(Dataset excerpts)
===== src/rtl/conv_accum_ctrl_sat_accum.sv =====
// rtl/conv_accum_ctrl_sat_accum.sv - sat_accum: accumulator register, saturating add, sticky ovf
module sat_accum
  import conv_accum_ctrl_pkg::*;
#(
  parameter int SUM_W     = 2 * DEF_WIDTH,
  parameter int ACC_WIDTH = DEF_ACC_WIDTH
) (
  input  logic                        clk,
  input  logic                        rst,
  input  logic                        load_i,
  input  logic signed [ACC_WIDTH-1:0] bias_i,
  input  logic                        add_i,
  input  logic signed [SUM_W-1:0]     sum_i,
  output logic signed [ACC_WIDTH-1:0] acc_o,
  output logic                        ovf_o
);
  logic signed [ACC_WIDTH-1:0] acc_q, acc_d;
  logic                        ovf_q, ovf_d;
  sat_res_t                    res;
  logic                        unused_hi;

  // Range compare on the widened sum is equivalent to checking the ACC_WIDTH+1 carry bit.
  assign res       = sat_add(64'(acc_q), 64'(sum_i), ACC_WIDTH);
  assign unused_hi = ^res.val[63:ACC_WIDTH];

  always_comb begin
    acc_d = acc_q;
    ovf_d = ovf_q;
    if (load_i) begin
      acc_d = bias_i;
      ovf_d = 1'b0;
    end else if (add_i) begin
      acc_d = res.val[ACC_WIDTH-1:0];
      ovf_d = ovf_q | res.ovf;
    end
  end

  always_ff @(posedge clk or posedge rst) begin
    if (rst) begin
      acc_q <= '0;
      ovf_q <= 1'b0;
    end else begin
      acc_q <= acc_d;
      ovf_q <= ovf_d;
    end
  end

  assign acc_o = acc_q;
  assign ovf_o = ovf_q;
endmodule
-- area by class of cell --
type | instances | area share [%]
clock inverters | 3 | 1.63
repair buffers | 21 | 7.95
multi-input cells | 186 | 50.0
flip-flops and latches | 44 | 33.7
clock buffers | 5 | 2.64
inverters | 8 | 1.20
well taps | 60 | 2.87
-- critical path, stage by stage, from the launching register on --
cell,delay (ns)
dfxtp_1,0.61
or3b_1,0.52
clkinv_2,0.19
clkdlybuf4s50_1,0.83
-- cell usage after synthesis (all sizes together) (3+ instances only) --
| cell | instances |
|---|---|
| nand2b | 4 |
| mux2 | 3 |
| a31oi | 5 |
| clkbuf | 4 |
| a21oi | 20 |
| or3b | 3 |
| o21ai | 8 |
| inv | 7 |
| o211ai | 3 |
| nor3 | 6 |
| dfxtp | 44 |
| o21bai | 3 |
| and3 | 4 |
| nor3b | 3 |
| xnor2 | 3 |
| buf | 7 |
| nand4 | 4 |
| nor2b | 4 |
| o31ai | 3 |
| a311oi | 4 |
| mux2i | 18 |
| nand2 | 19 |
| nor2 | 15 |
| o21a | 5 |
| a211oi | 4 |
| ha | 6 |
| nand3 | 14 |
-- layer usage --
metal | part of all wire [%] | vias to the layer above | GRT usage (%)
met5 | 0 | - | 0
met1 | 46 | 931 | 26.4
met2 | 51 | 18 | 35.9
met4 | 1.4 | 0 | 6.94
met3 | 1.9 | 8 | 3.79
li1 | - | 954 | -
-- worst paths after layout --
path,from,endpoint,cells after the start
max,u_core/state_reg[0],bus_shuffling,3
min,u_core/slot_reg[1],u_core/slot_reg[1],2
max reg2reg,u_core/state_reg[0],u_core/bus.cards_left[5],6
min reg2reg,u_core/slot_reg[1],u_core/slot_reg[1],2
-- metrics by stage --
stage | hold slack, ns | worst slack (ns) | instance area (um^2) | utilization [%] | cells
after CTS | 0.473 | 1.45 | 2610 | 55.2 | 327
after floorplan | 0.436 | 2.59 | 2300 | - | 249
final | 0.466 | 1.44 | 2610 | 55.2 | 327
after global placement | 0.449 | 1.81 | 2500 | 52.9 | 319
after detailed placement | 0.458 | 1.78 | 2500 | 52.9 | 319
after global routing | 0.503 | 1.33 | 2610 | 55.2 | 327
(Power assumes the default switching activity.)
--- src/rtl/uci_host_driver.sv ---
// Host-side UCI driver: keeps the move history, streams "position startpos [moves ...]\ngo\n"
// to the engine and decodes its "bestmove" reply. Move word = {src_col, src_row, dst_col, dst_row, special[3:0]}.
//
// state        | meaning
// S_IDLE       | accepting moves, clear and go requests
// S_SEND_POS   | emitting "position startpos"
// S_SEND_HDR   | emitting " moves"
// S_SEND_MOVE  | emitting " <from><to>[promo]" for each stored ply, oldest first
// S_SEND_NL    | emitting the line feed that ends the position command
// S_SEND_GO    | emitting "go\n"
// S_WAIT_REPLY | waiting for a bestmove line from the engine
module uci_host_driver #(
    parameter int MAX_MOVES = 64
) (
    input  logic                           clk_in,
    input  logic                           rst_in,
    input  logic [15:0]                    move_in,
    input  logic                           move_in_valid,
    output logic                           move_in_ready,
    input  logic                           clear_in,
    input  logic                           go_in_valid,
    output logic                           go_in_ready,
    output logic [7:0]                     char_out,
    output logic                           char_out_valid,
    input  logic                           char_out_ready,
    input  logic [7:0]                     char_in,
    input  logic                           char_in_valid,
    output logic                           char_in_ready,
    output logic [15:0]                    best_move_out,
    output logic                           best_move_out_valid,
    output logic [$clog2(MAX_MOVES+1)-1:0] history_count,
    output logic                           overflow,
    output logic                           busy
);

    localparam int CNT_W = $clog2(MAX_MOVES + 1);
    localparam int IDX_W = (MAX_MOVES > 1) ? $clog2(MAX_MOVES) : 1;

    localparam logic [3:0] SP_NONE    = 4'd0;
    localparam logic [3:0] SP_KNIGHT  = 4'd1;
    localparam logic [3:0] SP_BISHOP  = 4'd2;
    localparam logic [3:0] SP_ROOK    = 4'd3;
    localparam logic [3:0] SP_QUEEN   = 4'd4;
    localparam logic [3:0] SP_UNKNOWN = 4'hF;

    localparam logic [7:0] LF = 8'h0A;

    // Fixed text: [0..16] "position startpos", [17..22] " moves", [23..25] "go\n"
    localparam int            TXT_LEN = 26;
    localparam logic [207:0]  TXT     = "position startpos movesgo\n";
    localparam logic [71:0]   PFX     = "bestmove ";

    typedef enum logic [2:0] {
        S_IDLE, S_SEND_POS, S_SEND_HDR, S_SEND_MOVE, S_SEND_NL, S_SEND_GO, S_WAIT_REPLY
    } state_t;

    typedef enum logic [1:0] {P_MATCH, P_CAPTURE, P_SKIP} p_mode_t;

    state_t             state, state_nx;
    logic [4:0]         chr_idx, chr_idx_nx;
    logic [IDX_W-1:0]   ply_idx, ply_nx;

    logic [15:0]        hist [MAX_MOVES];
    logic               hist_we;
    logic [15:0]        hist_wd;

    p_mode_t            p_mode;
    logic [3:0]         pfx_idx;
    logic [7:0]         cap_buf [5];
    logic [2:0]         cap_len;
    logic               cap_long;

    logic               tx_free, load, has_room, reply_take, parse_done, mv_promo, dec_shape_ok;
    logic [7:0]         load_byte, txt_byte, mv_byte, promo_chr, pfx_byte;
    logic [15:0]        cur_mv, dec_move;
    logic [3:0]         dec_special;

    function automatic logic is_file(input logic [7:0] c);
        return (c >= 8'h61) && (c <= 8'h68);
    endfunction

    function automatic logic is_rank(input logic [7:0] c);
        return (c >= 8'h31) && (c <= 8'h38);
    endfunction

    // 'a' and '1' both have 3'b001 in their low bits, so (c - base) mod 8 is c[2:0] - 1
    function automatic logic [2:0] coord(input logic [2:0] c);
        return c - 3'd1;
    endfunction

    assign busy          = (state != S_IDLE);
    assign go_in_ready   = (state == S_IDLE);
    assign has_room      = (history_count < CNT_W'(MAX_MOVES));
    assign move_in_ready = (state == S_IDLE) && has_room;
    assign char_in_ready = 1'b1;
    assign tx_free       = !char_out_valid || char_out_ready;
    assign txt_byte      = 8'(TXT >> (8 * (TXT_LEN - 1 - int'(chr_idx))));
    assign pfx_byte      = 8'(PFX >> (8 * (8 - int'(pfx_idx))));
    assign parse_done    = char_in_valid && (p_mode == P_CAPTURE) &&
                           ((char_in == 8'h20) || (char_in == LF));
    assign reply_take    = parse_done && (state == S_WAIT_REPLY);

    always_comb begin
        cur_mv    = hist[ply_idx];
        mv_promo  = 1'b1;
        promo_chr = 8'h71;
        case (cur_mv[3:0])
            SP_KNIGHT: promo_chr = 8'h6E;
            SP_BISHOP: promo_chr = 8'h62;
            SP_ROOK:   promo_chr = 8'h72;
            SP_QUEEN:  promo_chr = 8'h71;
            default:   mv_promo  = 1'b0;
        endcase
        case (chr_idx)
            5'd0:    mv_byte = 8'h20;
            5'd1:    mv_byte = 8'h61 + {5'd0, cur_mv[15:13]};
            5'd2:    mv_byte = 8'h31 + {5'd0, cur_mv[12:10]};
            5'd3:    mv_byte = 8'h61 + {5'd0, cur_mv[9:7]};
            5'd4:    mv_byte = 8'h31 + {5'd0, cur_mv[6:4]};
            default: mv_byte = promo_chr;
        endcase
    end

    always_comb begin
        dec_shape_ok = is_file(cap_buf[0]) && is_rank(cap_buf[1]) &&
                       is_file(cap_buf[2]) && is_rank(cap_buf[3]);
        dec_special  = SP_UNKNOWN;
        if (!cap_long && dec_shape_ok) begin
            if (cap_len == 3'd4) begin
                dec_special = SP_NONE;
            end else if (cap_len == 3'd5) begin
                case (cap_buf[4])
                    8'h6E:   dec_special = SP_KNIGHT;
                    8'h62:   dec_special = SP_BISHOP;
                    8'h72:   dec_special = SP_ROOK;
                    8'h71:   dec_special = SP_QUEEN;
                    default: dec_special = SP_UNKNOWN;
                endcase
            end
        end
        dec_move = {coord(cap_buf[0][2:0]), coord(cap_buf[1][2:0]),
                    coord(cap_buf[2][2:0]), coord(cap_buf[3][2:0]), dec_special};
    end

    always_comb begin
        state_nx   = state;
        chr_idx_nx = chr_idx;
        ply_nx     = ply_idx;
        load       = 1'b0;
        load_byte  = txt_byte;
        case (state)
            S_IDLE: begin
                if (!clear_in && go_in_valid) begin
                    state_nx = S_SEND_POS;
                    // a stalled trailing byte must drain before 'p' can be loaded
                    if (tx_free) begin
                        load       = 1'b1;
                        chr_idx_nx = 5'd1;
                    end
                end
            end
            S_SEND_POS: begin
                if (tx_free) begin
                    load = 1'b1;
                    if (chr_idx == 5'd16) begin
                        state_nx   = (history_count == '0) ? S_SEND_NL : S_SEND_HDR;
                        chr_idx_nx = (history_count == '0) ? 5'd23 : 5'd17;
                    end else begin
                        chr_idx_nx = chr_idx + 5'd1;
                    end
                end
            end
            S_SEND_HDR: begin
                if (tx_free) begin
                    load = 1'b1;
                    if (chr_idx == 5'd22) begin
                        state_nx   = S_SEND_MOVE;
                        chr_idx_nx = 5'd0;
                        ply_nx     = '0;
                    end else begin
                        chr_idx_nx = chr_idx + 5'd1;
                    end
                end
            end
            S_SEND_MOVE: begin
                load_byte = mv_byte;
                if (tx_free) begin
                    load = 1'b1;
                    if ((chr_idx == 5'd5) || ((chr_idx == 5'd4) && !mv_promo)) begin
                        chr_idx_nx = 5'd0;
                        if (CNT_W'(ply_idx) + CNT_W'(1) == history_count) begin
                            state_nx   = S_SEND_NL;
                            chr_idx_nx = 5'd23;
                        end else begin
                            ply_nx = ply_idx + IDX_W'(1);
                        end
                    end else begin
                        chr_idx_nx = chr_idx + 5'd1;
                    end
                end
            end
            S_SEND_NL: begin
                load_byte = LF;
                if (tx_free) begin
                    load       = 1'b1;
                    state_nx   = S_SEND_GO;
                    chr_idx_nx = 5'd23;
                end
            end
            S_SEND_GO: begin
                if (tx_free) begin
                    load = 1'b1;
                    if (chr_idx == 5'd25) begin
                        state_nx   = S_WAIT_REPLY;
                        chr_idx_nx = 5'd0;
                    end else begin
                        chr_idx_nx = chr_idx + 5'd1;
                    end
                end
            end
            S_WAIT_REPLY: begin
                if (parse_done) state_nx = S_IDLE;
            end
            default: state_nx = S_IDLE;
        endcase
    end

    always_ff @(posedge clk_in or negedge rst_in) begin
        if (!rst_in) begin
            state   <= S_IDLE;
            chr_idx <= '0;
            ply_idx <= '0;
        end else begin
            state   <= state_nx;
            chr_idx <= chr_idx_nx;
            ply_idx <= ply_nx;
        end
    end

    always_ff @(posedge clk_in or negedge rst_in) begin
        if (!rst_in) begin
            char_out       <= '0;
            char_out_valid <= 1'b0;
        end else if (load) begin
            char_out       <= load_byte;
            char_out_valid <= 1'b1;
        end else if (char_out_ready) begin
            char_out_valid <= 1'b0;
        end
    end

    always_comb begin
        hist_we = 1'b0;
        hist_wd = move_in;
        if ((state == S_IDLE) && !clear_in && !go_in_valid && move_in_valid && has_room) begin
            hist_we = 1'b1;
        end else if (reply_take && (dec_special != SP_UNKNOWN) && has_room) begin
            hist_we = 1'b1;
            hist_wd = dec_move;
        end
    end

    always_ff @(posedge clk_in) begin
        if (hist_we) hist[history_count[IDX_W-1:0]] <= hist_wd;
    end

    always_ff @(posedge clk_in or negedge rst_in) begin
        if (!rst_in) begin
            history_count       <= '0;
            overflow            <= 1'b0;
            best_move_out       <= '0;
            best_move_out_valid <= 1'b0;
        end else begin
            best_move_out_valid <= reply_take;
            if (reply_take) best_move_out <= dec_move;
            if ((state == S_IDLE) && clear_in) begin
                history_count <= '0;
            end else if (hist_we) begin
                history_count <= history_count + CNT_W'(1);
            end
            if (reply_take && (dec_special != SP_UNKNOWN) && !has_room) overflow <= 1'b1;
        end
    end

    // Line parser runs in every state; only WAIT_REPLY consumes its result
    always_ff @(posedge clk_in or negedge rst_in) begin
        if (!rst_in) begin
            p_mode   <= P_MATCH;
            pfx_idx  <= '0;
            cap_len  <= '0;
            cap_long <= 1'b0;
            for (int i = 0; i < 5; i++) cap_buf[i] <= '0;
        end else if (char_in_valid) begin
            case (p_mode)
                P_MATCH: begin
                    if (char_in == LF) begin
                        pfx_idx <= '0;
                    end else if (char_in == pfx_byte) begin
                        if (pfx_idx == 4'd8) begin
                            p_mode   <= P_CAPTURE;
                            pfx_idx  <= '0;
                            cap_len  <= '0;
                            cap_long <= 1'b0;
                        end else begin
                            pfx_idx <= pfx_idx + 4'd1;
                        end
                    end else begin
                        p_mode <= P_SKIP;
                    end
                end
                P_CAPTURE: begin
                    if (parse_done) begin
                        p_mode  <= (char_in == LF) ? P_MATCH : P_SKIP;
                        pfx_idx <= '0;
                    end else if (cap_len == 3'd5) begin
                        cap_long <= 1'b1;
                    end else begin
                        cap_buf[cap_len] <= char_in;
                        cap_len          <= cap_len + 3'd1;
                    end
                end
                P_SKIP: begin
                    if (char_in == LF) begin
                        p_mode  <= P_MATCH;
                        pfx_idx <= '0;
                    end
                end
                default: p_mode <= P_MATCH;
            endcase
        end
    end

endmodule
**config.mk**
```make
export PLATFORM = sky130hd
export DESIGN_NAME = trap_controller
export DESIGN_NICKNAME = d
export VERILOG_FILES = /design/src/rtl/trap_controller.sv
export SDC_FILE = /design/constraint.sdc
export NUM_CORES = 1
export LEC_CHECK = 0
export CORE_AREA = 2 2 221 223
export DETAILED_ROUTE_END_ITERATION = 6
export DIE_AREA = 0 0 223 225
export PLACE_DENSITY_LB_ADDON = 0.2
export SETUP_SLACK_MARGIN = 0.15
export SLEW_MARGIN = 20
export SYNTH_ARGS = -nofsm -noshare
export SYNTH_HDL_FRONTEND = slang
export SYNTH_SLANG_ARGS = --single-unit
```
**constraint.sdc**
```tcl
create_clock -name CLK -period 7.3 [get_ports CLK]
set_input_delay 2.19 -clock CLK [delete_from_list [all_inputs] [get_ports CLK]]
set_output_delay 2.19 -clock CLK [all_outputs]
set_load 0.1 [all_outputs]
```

▸ WHAT TO PRODUCE
Among the lines above, repeat exactly those from the line with "met1 | 46 | 931 | 26.4" to the line with "max reg2reg,u_core/state_reg[0],u_core/bus.cards_left[5],6", counting both ends.

▸ WRITTEN RESPONSE
met1 | 46 | 931 | 26.4
met2 | 51 | 18 | 35.9
met4 | 1.4 | 0 | 6.94
met3 | 1.9 | 8 | 3.79
li1 | - | 954 | -
-- worst paths after layout --
path,from,endpoint,cells after the start
max,u_core/state_reg[0],bus_shuffling,3
min,u_core/slot_reg[1],u_core/slot_reg[1],2
max reg2reg,u_core/state_reg[0],u_core/bus.cards_left[5],6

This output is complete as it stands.